Our race marshals are largely volunteers who come out to support us and raise money for local charities. They are always welcoming and encouraging in whatever conditions they greet us, hail rain or snow. Sadly, when I am running, I never have enough time or breath to tell them what a great job they do and how much they
contribute to our races. I can now openly applaud Debbie & Chris Baxter, Helen McGregor and Alex Rizenko and all others, for their commitment to our Club and
our local races. On seeing Debbie I had turned a corner -literally- and found myself on the home strait back to Lancaster. At this point another lady runner caught up with me. Her name is Lesley and she kept me going to mile 9 with lots of chat and fun. That's the amazing thing about running, runners are like family. We talk the same language, have a common history and a goal or two, so it's easy to share stories and make friends.
At mile 8 we were welcomed with water and jelly beans, much needed as the sun was breaking through and the temperature was rising.
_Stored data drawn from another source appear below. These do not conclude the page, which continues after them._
===== config.mk =====
export PLATFORM = sky130hd
export DESIGN_NAME = gdio_port
export DESIGN_NICKNAME = d
export VERILOG_FILES = /design/src/rtl/gdio_pkg.sv /design/src/rtl/gdio_sync.sv /design/src/rtl/gdio_port.sv
export SDC_FILE = /design/constraint.sdc
export NUM_CORES = 1
export LEC_CHECK = 0
export BUFFER_PORTS_ARGS = -buffer_cell sky130_fd_sc_hd__buf_2
export CORE_MARGIN = 2
export CORE_UTILIZATION = 52
export CTS_BUF_LIST = sky130_fd_sc_hd__clkbuf_16
export DETAILED_ROUTE_END_ITERATION = 16
export GPL_TIMING_DRIVEN = 1
export PLACE_DENSITY = 0.82
export SLEW_MARGIN = 5
export SYNTH_ARGS = -nofsm -noshare
export SYNTH_HDL_FRONTEND = slang
export SYNTH_SLANG_ARGS = --single-unit
export TNS_END_PERCENT = 30

===== constraint.sdc =====
create_clock -name pclk -period 1.35 [get_ports pclk]
set_input_delay 0.27 -clock pclk [delete_from_list [all_inputs] [get_ports pclk]]
set_output_delay 0.27 -clock pclk [all_outputs]
set_load 0.05 [all_outputs]

===== src/rtl/gdio_pkg.sv =====
// package: register map, reset values and carrier types for the gpio port
package gdio_pkg;
    localparam int          PORT_W           = 8;
    localparam logic [11:0] OFF_DIRECTION    = 12'h000;
    localparam logic [11:0] OFF_OUTPUT_VALUE = 12'h004;
    localparam logic [11:0] OFF_PIN_INPUT    = 12'h008;
    localparam logic [11:0] OFF_SPECIAL_FUNC = 12'h00C;
    localparam logic [11:0] OFF_EXT_IRQ      = 12'h010;
    localparam logic [11:0] OFF_EXT_FLAG     = 12'h014;
    localparam int          PUD_BIT          = 2;
    localparam logic [7:0]  RESET_BYTE       = 8'h00;
    localparam logic        RESET_BIT        = 1'b0;
    localparam int          SYNC_STAGES      = 2;
    localparam int          SYNC_LAT_CYCLES  = SYNC_STAGES;

    typedef struct packed {
        logic [7:0] drive_value;
        logic [7:0] drive_oe_n;
        logic [7:0] pullup_en;
        logic [7:0] input_clamp;
    } gdio_pad_ctrl_t;

    typedef enum logic [1:0] {
        GDIO_ST_IDLE   = 2'b00,
        GDIO_ST_ACCESS = 2'b01
    } gdio_bus_state_t;
endpackage : gdio_pkg


===== src/rtl/gdio_sync.sv =====
// two-flop synchroniser for a vector of pad inputs
`timescale 1ns/1ps
module gdio_sync #(
    parameter int WIDTH = 8
) (
    input  wire logic             pclk,
    input  wire logic             presetn,
    input  wire logic             clk_en,
    input  wire logic [WIDTH-1:0] async_in,
    output logic      [WIDTH-1:0] sync_out
);
    logic [WIDTH-1:0] stage1_q;

    // stage1 is an edge-triggered flop on the falling edge, not a transparent latch;
    // trade-off: only half a period to settle metastability
    always_ff @(negedge pclk or negedge presetn) begin
        if (!presetn) begin
            stage1_q <= '0;
        end else if (clk_en) begin
            stage1_q <= async_in;
        end
    end

    // stage1 feeds only sync_out: no other logic may look at it
    always_ff @(posedge pclk or negedge presetn) begin
        if (!presetn) begin
            sync_out <= '0;
        end else if (clk_en) begin
            sync_out <= stage1_q;
        end
    end
endmodule : gdio_sync


===== src/rtl/gdio_port.sv =====
// gpio port: direction, output value, pull-up, input sync, sleep clamp
//
// What this block does
// - direction bit one enables the pin driver; zero makes the pin an input.
// - input with output value one turns pull-up on unless globally disabled.
// - global pull-up disable turns off every pull-up regardless of other bits.
// - output pin drives high for value one, low for value zero.
// - reset puts all pins in high impedance at once, clock or not.
// - input register shows each pin's synchronised level in any direction.
// - pin input is sampled in a falling-edge flop stage then into the input register.
// - external pin change reaches input register after a bounded delay.
// - software-written value reaches the input register two cycles after the write.
// - deep sleep modes clamp each pin's digital input to ground.
// - clamp is skipped for pins enabled as external interrupt inputs.
// - clamp release on a held-high sensing pin sets its interrupt flag.
// - pull-ups stay disabled while reset is asserted.
// - inputs stay unclamped in reset, active and idle modes.
// - strobes are shared per port; clock, sleep request and pull-up disable by all.
// - input register is read-only; direction and output value are RW.
//
// Design decisions made here: the placing of the registers and the APB register port.
`timescale 1ns/1ps
module gdio_port #(
    parameter int WIDTH = gdio_pkg::PORT_W
) (
    input  wire logic                   pclk,
    input  wire logic                   presetn,
    input  wire logic                   clk_en,
    input  wire logic                   psel,
    input  wire logic                   penable,
    input  wire logic                   pwrite,
    input  wire logic [11:0]            paddr,
    input  wire logic [31:0]            pwdata,
    output logic      [31:0]            prdata,
    output logic                        pready,
    output logic                        pslverr,
    input  wire logic                   deep_sleep,
    input  wire logic [WIDTH-1:0]       pin_in,
    output logic      [WIDTH-1:0]       pin_out,
    output logic      [WIDTH-1:0]       pin_oe_n,
    output logic      [WIDTH-1:0]       pin_pullup_en,
    output logic      [WIDTH-1:0]       pin_input_clamp,
    output gdio_pkg::gdio_pad_ctrl_t    pad_ctrl
);
    logic [WIDTH-1:0] port_direction_q;
    logic [WIDTH-1:0] port_output_value_q;
    logic [WIDTH-1:0] ext_irq_enable_q;
    logic [WIDTH-1:0] ext_irq_flag_q;
    logic             global_pullup_disable_q;
    logic [WIDTH-1:0] port_pin_input_q;
    logic [WIDTH-1:0] sleep_sync;
    logic [WIDTH-1:0] pin_sync;
    logic [WIDTH-1:0] clamped_level;
    logic [WIDTH-1:0] clamp_prev_q;
    logic [WIDTH-1:0] clamp_prev2_q;
    logic [WIDTH-1:0] pullup_d;
    logic [WIDTH-1:0] clamp_d;
    logic [WIDTH-1:0] flag_set;
    logic             sleep_q;
    logic             sleep_s1_q;
    logic             wr_en;

    function automatic logic [31:0] pad32(input logic [WIDTH-1:0] v);
        pad32 = {{(32-WIDTH){1'b0}}, v};
    endfunction : pad32

    function automatic logic hit(input logic [11:0] a,
                                 input logic [11:0] off);
        hit = (a == off);
    endfunction : hit

    // zero-wait apb: every access completes in its first access cycle
    assign wr_en = psel && penable && pwrite;

    // sleep request comes from another controller: synchronise it
    always_ff @(posedge pclk or negedge presetn) begin
        if (!presetn) begin
            sleep_s1_q <= gdio_pkg::RESET_BIT;
            sleep_q    <= gdio_pkg::RESET_BIT;
        end else if (clk_en) begin
            sleep_s1_q <= deep_sleep;
            sleep_q    <= sleep_s1_q;
        end
    end

    // per-pin clamp; interrupt-enabled pins stay live in sleep
    assign clamp_d = sleep_q ? ~ext_irq_enable_q : '0;

    // clamped pins read as ground ahead of the synchroniser
    assign clamped_level = pin_in & ~pin_input_clamp;

    gdio_sync #(
        .WIDTH    (WIDTH)
    ) u_sync (
        .pclk     (pclk),
        .presetn  (presetn),
        .clk_en   (clk_en),
        .async_in (clamped_level),
        .sync_out (pin_sync)
    );

    // second synchroniser stage is the input register itself
    assign port_pin_input_q = pin_sync;

    // register writes; strobes are shared by all pins of the port
    always_ff @(posedge pclk or negedge presetn) begin
        if (!presetn) begin
            port_direction_q        <= gdio_pkg::RESET_BYTE;
            port_output_value_q     <= gdio_pkg::RESET_BYTE;
            ext_irq_enable_q        <= gdio_pkg::RESET_BYTE;
            global_pullup_disable_q <= gdio_pkg::RESET_BIT;
        end else if (clk_en && wr_en) begin
            if (hit(paddr, gdio_pkg::OFF_DIRECTION)) begin
                port_direction_q <= pwdata[WIDTH-1:0];
            end
            if (hit(paddr, gdio_pkg::OFF_OUTPUT_VALUE)) begin
                port_output_value_q <= pwdata[WIDTH-1:0];
            end
            if (hit(paddr, gdio_pkg::OFF_SPECIAL_FUNC)) begin
                global_pullup_disable_q <= pwdata[gdio_pkg::PUD_BIT];
            end
            if (hit(paddr, gdio_pkg::OFF_EXT_IRQ)) begin
                ext_irq_enable_q <= pwdata[WIDTH-1:0];
            end
        end
    end

    // sensed change when the clamp lets go of a pin held high; clamp
    // history is delayed so the released level has crossed the synchroniser
    assign flag_set = clamp_prev2_q & ~pin_input_clamp & pin_sync;

    // flag clears by writing one; a set in the same cycle wins
    always_ff @(posedge pclk or negedge presetn) begin
        if (!presetn) begin
            ext_irq_flag_q <= gdio_pkg::RESET_BYTE;
            clamp_prev_q   <= gdio_pkg::RESET_BYTE;
            clamp_prev2_q  <= gdio_pkg::RESET_BYTE;
        end else if (clk_en) begin
            clamp_prev_q  <= pin_input_clamp;
            clamp_prev2_q <= clamp_prev_q;
            if (wr_en && hit(paddr, gdio_pkg::OFF_EXT_FLAG)) begin
                ext_irq_flag_q <= (ext_irq_flag_q & ~pwdata[WIDTH-1:0])
                                  | flag_set;
            end else begin
                ext_irq_flag_q <= ext_irq_flag_q | flag_set;
            end
        end
    end

    // pull-up only for inputs with value one and no global disable
    assign pullup_d = ~port_direction_q & port_output_value_q
                      & {WIDTH{~global_pullup_disable_q}};

    // pad outputs; async reset gives tri-state and no pull-up at once
    always_ff @(posedge pclk or negedge presetn) begin
        if (!presetn) begin
            pin_out         <= '0;
            pin_oe_n        <= '1;
            pin_pullup_en   <= '0;
            pin_input_clamp <= '0;
        end else if (clk_en) begin
            pin_out         <= port_output_value_q;
            pin_oe_n        <= ~port_direction_q;
            pin_pullup_en   <= pullup_d;
            pin_input_clamp <= clamp_d;
        end
    end

    // same pad state bundled for a pad ring that takes the struct
    always_ff @(posedge pclk or negedge presetn) begin
        if (!presetn) begin
            pad_ctrl <= '{drive_value: '0, drive_oe_n: '1,
                          pullup_en: '0, input_clamp: '0};
        end else if (clk_en) begin
            pad_ctrl <= '{drive_value: 8'(port_output_value_q),
                          drive_oe_n:  8'(~port_direction_q),
                          pullup_en:   8'(pullup_d),
                          input_clamp: 8'(clamp_d)};
        end
    end

    // read data; input register ignores writes
    always_ff @(posedge pclk or negedge presetn) begin
        if (!presetn) begin
            prdata  <= 32'h0000_0000;
            pready  <= 1'b0;
            pslverr <= 1'b0;
        end else if (clk_en) begin
            pready  <= psel && !penable;
            pslverr <= 1'b0;
            if (psel && !penable && !pwrite) begin
                case (paddr)
                    gdio_pkg::OFF_DIRECTION:
                        prdata <= pad32(port_direction_q);
                    gdio_pkg::OFF_OUTPUT_VALUE:
                        prdata <= pad32(port_output_value_q);
                    gdio_pkg::OFF_PIN_INPUT:
                        prdata <= pad32(port_pin_input_q);
                    gdio_pkg::OFF_SPECIAL_FUNC:
                        prdata <= 32'(global_pullup_disable_q)
                                  << gdio_pkg::PUD_BIT;
                    gdio_pkg::OFF_EXT_IRQ:
                        prdata <= pad32(ext_irq_enable_q);
                    gdio_pkg::OFF_EXT_FLAG:
                        prdata <= pad32(ext_irq_flag_q);
                    default:
                        prdata <= 32'h0000_0000;
                endcase
            end
            if (psel && !penable && !hit(paddr, gdio_pkg::OFF_DIRECTION)
                && !hit(paddr, gdio_pkg::OFF_OUTPUT_VALUE)
                && !hit(paddr, gdio_pkg::OFF_PIN_INPUT)
                && !hit(paddr, gdio_pkg::OFF_SPECIAL_FUNC)
                && !hit(paddr, gdio_pkg::OFF_EXT_IRQ)
                && !hit(paddr, gdio_pkg::OFF_EXT_FLAG)) begin
                pslverr <= 1'b1;
            end
        end
    end

endmodule : gdio_port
One more mile to go until the glory mile. Topped up with a sports gel I knew the end was in sight, but my feet were unaccustomed to extensive pounding, so "burning balls" and small cramps were setting in. Carlisle Bridge was ahead and somewhere along the quay, the finish line was hiding. A real test of faith, I couldn't see it, but I had to believe it was there!
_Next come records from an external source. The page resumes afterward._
--- src/design/rdw_consts.svh ---
// Register offsets, field positions, reset values and sizes of the
// receive descriptor status, fetch and write-back block.
// Assumes byte addressing on a 32-bit APB, one word per register.
`ifndef RDW_CONSTS_SVH
`define RDW_CONSTS_SVH

`define RDW_OFF_CTRL 8'h00
`define RDW_OFF_ETY 8'h04
`define RDW_OFF_THRESH 8'h08
`define RDW_OFF_RING_LEN 8'h0C
`define RDW_OFF_TAIL 8'h10
`define RDW_OFF_FETCH_STAT 8'h14
`define RDW_OFF_WB_STAT 8'h18

`define RDW_RST_ETY 16'h8100
`define RDW_RST_LAYOUT 3'h1
`define RDW_RST_HDR_SIZE 10'h100
`define RDW_RST_PFTH 7'h04
`define RDW_RST_HATH 7'h04
`define RDW_RST_WBTH 7'h00
`define RDW_RST_RING_LEN 16'h0040

`define RDW_LAYOUT_SPLIT 3'h2
`define RDW_LAYOUT_REPL_LARGE 3'h4

`define RDW_ONCHIP_DEPTH 7'h40
`define RDW_LINE_DESC 3'h4
`define RDW_VLAN_BYTES 16'h0004

`define RDW_ST_DN 0
`define RDW_ST_LB 1
`define RDW_ST_VP 3
`define RDW_ST_UC 4
`define RDW_ST_TC 5
`define RDW_ST_IC 6
`define RDW_ST_UV 10
`define RDW_ST_DYNINT 11

`define RDW_ER_IP 11
`define RDW_ER_L4E 10
`define RDW_ER_DE 7
`define RDW_ER_LEN 5
`define RDW_ER_CRC 4
`define RDW_ER_HO 3

`endif

--- src/design/rdw_pkg.sv ---
// Types shared by the receive descriptor block.
// Assumes rdw_consts.svh supplies every number.
package rdw_pkg;

  typedef enum logic [1:0] {
    RDW_IDLE = 2'b01,
    RDW_BUSY = 2'b10
  } rdw_xfer_state_t;

endpackage
<file path="config.mk">
export PLATFORM = sky130hd
export DESIGN_NAME = spif_front_end
export DESIGN_NICKNAME = d
export VERILOG_FILES = /design/src/common/spif_pkg.sv /design/src/rtl/spif_sync3.sv /design/src/rtl/spif_fifo.sv /design/src/rtl/spif_front_end.sv
export VERILOG_INCLUDE_DIRS = /design/src /design/src/common
export SDC_FILE = /design/constraint.sdc
export NUM_CORES = 1
export LEC_CHECK = 0
export BUFFER_PORTS_ARGS = -buffer_cell sky130_fd_sc_hd__buf_2
export CELL_PAD_IN_SITES_DETAIL_PLACEMENT = 2
export CELL_PAD_IN_SITES_GLOBAL_PLACEMENT = 2
export CORE_ASPECT_RATIO = 1.1
export CORE_MARGIN = 2
export CORE_UTILIZATION = 27
export CTS_CLUSTER_DIAMETER = 80
export DETAILED_ROUTE_END_ITERATION = 10
export PLACE_DENSITY = 0.5
export SLEW_MARGIN = 20
export SYNTH_ARGS = -nofsm -noshare
export SYNTH_HDL_FRONTEND = slang
export SYNTH_HIERARCHICAL = 1
export SYNTH_SLANG_ARGS = --single-unit
</file>
<file path="constraint.sdc">
create_clock -name clk_sys -period 4.4 [get_ports clk_sys]
set_input_delay 0.88 -clock clk_sys [delete_from_list [all_inputs] [get_ports clk_sys]]
set_output_delay 0.88 -clock clk_sys [all_outputs]
set_load 0.02 [all_outputs]
</file>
Sometimes, small miracles happen, and mine came in the form of the last marshal, Alex, shouting " Michelle, it's 50 seconds to the finish line!" I was snapped by Mark Lysycia, the race photographer. It wasn't a mirage - the medals were waiting, and so were my car keys which had been minded by Mark from Lancaster Race Series- thank you Mark! I was thrilled to celebrate with Lesley and Angela who I had run with along the way. My feet had stopped hurting, the sun was shining, and there were lots of prizes, including a bottle of wine for every tenth runner, courtesy of the race sponsors, Prudent. The ghosts that had been haunting me before the race had been laid to rest. I remembered I am a runner, I'm on track and literally back in the race. Half marathon, bring it on!
Many congratulations to the race winner, Grant Johnson, Salford Harriers, who completed the course an amazing 53:44, and to vet champions and fellow LMAC runners, Phil Lowery MV50 (1:01), and Carole Wilkinson FV55 (1:27).
A massive thank you to our marshals and support team, to Lancaster Race Series, and to LMAC, who somehow make it possible for ordinary people like me to do great things and make a difference to so many.See you for the next race!